RECORDS SUPPLIED ::

==> src/rtl/dgpr_pkg.sv <==
// Package for the dual game port registers: item types, codes and reset values.
`default_nettype none
package dgpr_pkg;

  typedef enum logic [1:0] {
    KIND_READ     = 2'd0,
    KIND_TEST_WR  = 2'd1,
    KIND_MOUSE    = 2'd2,
    KIND_JOYSTICK = 2'd3
  } kind_e;

  typedef enum logic [2:0] {
    SEL_PORT0_DATA = 3'd0,
    SEL_PORT1_DATA = 3'd1,
    SEL_POT0       = 3'd2,
    SEL_POT1       = 3'd3,
    SEL_POT_STATUS = 3'd4
  } reg_sel_e;

  typedef enum logic [2:0] {
    CFG_PORT0_DEVICE = 3'd0,
    CFG_PORT1_DEVICE = 3'd1,
    CFG_AUTOFIRE0    = 3'd2,
    CFG_AUTOFIRE1    = 3'd3,
    CFG_POTGO_BASE   = 3'd4
  } cfg_idx_e;

  localparam int unsigned NumPorts   = 2;
  localparam int unsigned CfgIdxW    = 3;
  localparam int unsigned CfgDataW   = 16;

  localparam logic [3:0]  MouseCode      = 4'd1;
  localparam logic [3:0]  Port0DevReset  = 4'd1;
  localparam logic [3:0]  Port1DevReset  = 4'd0;
  localparam logic [15:0] PotgoReset     = 16'hffff;
  localparam logic [15:0] PotgoMask      = 16'hbbff;
  localparam logic [15:0] PotStep        = 16'h0100;
  localparam logic [15:0] Sec0Bit        = 16'h0400;
  localparam logic [15:0] Sec1Bit        = 16'h4000;
  localparam logic [31:0] StepPos        = 32'd127;
  localparam logic [31:0] StepNeg        = 32'hffffff81;

  typedef struct packed {
    logic [1:0]         kind;
    logic [2:0]         reg_select;
    logic [15:0]        write_data;
    logic [3:0]         device;
    logic signed [15:0] move_x;
    logic signed [15:0] move_y;
    logic               dir_left;
    logic               dir_up;
    logic               dir_right;
    logic               dir_down;
    logic               fire_primary;
    logic               fire_secondary;
  } in_item_t;

  typedef struct packed {
    logic [15:0] read_data;
    logic [1:0]  primary_fire_mask;
  } out_item_t;

endpackage
`default_nettype wire

==> src/rtl/dual_game_port_registers.sv <==
// Dual game port registers: mouse counters, joystick flags, pot counters, bus reads.
//
//   channel | direction | handshake             | payload
//   in      | input     | in_valid_i/in_stall_o | in_item_i  (dgpr_pkg::in_item_t)
//   out     | output    | out_valid_o/out_stall_i | out_item_o (dgpr_pkg::out_item_t)
//   cfg     | input     | cfg_we_i              | cfg_idx_i, cfg_data_i
//
// One item per cycle; the port state is updated at acceptance and a register read's
// item appears in the output register on the next cycle.
// The input stalls only while the output register holds an item that is stalled.
// Reset clears all port state and loads the default configuration.
`default_nettype none
module dual_game_port_registers (
  input  wire logic                                clk_i,
  input  wire logic                                rst_ni,
  input  wire logic                                in_valid_i,
  output      logic                                in_stall_o,
  input  wire dgpr_pkg::in_item_t                  in_item_i,
  output      logic                                out_valid_o,
  input  wire logic                                out_stall_i,
  output      dgpr_pkg::out_item_t                 out_item_o,
  input  wire logic                                cfg_we_i,
  input  wire logic [dgpr_pkg::CfgIdxW-1:0]        cfg_idx_i,
  input  wire logic [dgpr_pkg::CfgDataW-1:0]       cfg_data_i
);

  localparam int unsigned NP = dgpr_pkg::NumPorts;

  logic [3:0]  dev_q      [NP];
  logic        autofire_q [NP];
  logic [15:0] potgo_q;

  logic [31:0] pos_x_q  [NP], pos_x_d  [NP];
  logic [31:0] pos_y_q  [NP], pos_y_d  [NP];
  logic [31:0] seen_x_q [NP], seen_x_d [NP];
  logic [31:0] seen_y_q [NP], seen_y_d [NP];
  logic [15:0] pot_q    [NP], pot_d    [NP];
  logic        fire1_q  [NP], fire1_d  [NP];
  logic        fire2_q  [NP], fire2_d  [NP];
  logic [3:0]  dir_q    [NP], dir_d    [NP];

  logic                out_valid_q, out_valid_d;
  dgpr_pkg::out_item_t out_item_q, out_item_d;

  logic        accept;
  logic [31:0] step_x [NP];
  logic [31:0] step_y [NP];
  logic [31:0] nseen_x [NP];
  logic [31:0] nseen_y [NP];
  logic [15:0] port_word [NP];
  logic [15:0] joy_word [NP];
  logic [1:0]  fire2_tog;
  logic [15:0] status_word;
  logic [15:0] rd_data;
  logic [31:0] tw_x, tw_y;
  logic        is_read, is_event;

  function automatic logic [31:0] clamp_step(input logic [31:0] d);
    logic [31:0] r;
    r = d;
    if (!d[31]) begin
      if (d > dgpr_pkg::StepPos) r = dgpr_pkg::StepPos;
    end else if (d < dgpr_pkg::StepNeg) begin
      r = dgpr_pkg::StepNeg;
    end
    return r;
  endfunction

  assign in_stall_o  = out_valid_q & out_stall_i;
  assign accept      = in_valid_i & ~in_stall_o;
  assign out_valid_o = out_valid_q;
  assign out_item_o  = out_item_q;

  assign is_read  = (in_item_i.kind == dgpr_pkg::KIND_READ);
  assign is_event = (in_item_i.kind == dgpr_pkg::KIND_MOUSE) ||
                    (in_item_i.kind == dgpr_pkg::KIND_JOYSTICK);
  assign tw_x = {{24{in_item_i.write_data[7]}}, in_item_i.write_data[7:0]};
  assign tw_y = {{24{in_item_i.write_data[15]}}, in_item_i.write_data[15:8]};

  always_comb begin
    for (int p = 0; p < NP; p++) begin
      step_x[p]  = clamp_step(pos_x_q[p] - seen_x_q[p]);
      step_y[p]  = clamp_step(pos_y_q[p] - seen_y_q[p]);
      nseen_x[p] = seen_x_q[p] + step_x[p];
      nseen_y[p] = seen_y_q[p] + step_y[p];
      joy_word[p] = 16'h0000;
      if (dir_q[p][2]) joy_word[p] = joy_word[p] | 16'h0003;
      if (dir_q[p][0]) joy_word[p] = joy_word[p] | 16'h0300;
      if (dir_q[p][1]) joy_word[p] = joy_word[p] ^ 16'h0100;
      if (dir_q[p][3]) joy_word[p] = joy_word[p] ^ 16'h0001;
      port_word[p] = (dev_q[p] == dgpr_pkg::MouseCode) ?
                     {nseen_y[p][7:0], nseen_x[p][7:0]} : joy_word[p];
      fire2_tog[p] = fire2_q[p] ^ autofire_q[p];
    end
    status_word = potgo_q & dgpr_pkg::PotgoMask;
    if (!fire2_tog[0]) status_word = status_word | dgpr_pkg::Sec0Bit;
    if (!fire2_tog[1]) status_word = status_word | dgpr_pkg::Sec1Bit;
  end

  always_comb begin
    rd_data = 16'h0000;
    for (int p = 0; p < NP; p++) begin
      pos_x_d[p]  = pos_x_q[p];
      pos_y_d[p]  = pos_y_q[p];
      seen_x_d[p] = seen_x_q[p];
      seen_y_d[p] = seen_y_q[p];
      pot_d[p]    = pot_q[p];
      fire1_d[p]  = fire1_q[p];
      fire2_d[p]  = fire2_q[p];
      dir_d[p]    = dir_q[p];
    end
    if (accept) begin
      if (is_read) begin
        unique case (in_item_i.reg_select)
          dgpr_pkg::SEL_PORT0_DATA: begin
            rd_data = port_word[0];
            if (dev_q[0] == dgpr_pkg::MouseCode) begin
              seen_x_d[0] = nseen_x[0];
              seen_y_d[0] = nseen_y[0];
            end
          end
          dgpr_pkg::SEL_PORT1_DATA: begin
            rd_data = port_word[1];
            if (dev_q[1] == dgpr_pkg::MouseCode) begin
              seen_x_d[1] = nseen_x[1];
              seen_y_d[1] = nseen_y[1];
            end
          end
          dgpr_pkg::SEL_POT0: rd_data = pot_q[0];
          dgpr_pkg::SEL_POT1: rd_data = pot_q[1];
          dgpr_pkg::SEL_POT_STATUS: begin
            rd_data = status_word;
            fire2_d[0] = fire2_tog[0];
            fire2_d[1] = fire2_tog[1];
          end
          default: rd_data = 16'h0000;
        endcase
      end else if (in_item_i.kind == dgpr_pkg::KIND_TEST_WR) begin
        for (int p = 0; p < NP; p++) begin
          pos_x_d[p]  = tw_x;
          seen_x_d[p] = tw_x;
          pos_y_d[p]  = tw_y;
          seen_y_d[p] = tw_y;
        end
      end else if (is_event) begin
        for (int p = 0; p < NP; p++) begin
          if (dev_q[p] == in_item_i.device) begin
            if (!fire2_q[p] && in_item_i.fire_secondary) begin
              pot_d[p] = pot_q[p] + dgpr_pkg::PotStep;
            end
            fire1_d[p] = in_item_i.fire_primary;
            fire2_d[p] = in_item_i.fire_secondary;
            if (in_item_i.kind == dgpr_pkg::KIND_MOUSE) begin
              pos_x_d[p] = pos_x_q[p] + {{16{in_item_i.move_x[15]}}, in_item_i.move_x};
              pos_y_d[p] = pos_y_q[p] + {{16{in_item_i.move_y[15]}}, in_item_i.move_y};
            end else begin
              dir_d[p] = {in_item_i.dir_down, in_item_i.dir_right,
                          in_item_i.dir_up, in_item_i.dir_left};
            end
          end
        end
      end
    end
  end

  always_comb begin
    out_valid_d = out_valid_q & out_stall_i;
    out_item_d  = out_item_q;
    if (accept && is_read) begin
      out_valid_d                  = 1'b1;
      out_item_d.read_data         = rd_data;
      out_item_d.primary_fire_mask = {fire1_q[1], fire1_q[0]};
    end
  end

  always_ff @(posedge clk_i or negedge rst_ni) begin
    if (!rst_ni) begin
      dev_q[0]      <= dgpr_pkg::Port0DevReset;
      dev_q[1]      <= dgpr_pkg::Port1DevReset;
      autofire_q[0] <= 1'b0;
      autofire_q[1] <= 1'b0;
      potgo_q       <= dgpr_pkg::PotgoReset;
      for (int p = 0; p < NP; p++) begin
        pos_x_q[p]  <= '0;
        pos_y_q[p]  <= '0;
        seen_x_q[p] <= '0;
        seen_y_q[p] <= '0;
        pot_q[p]    <= '0;
        fire1_q[p]  <= 1'b0;
        fire2_q[p]  <= 1'b0;
        dir_q[p]    <= '0;
      end
      out_valid_q <= 1'b0;
    end else begin
      for (int p = 0; p < NP; p++) begin
        pos_x_q[p]  <= pos_x_d[p];
        pos_y_q[p]  <= pos_y_d[p];
        seen_x_q[p] <= seen_x_d[p];
        seen_y_q[p] <= seen_y_d[p];
        pot_q[p]    <= pot_d[p];
        fire1_q[p]  <= fire1_d[p];
        fire2_q[p]  <= fire2_d[p];
        dir_q[p]    <= dir_d[p];
      end
      out_valid_q <= out_valid_d;
      if (cfg_we_i) begin
        unique case (cfg_idx_i)
          dgpr_pkg::CFG_PORT0_DEVICE: dev_q[0]      <= cfg_data_i[3:0];
          dgpr_pkg::CFG_PORT1_DEVICE: dev_q[1]      <= cfg_data_i[3:0];
          dgpr_pkg::CFG_AUTOFIRE0:    autofire_q[0] <= cfg_data_i[0];
          dgpr_pkg::CFG_AUTOFIRE1:    autofire_q[1] <= cfg_data_i[0];
          dgpr_pkg::CFG_POTGO_BASE:   potgo_q       <= cfg_data_i;
          default: ;
        endcase
      end
    end
  end

  always_ff @(posedge clk_i) begin
    out_item_q <= out_item_d;
  end

endmodule
`default_nettype wire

WHAT YOU WILL DO :: Show the lines above with "posedge".

EXERCISE RESULT ::
  always_ff @(posedge clk_i or negedge rst_ni) begin
  always_ff @(posedge clk_i) begin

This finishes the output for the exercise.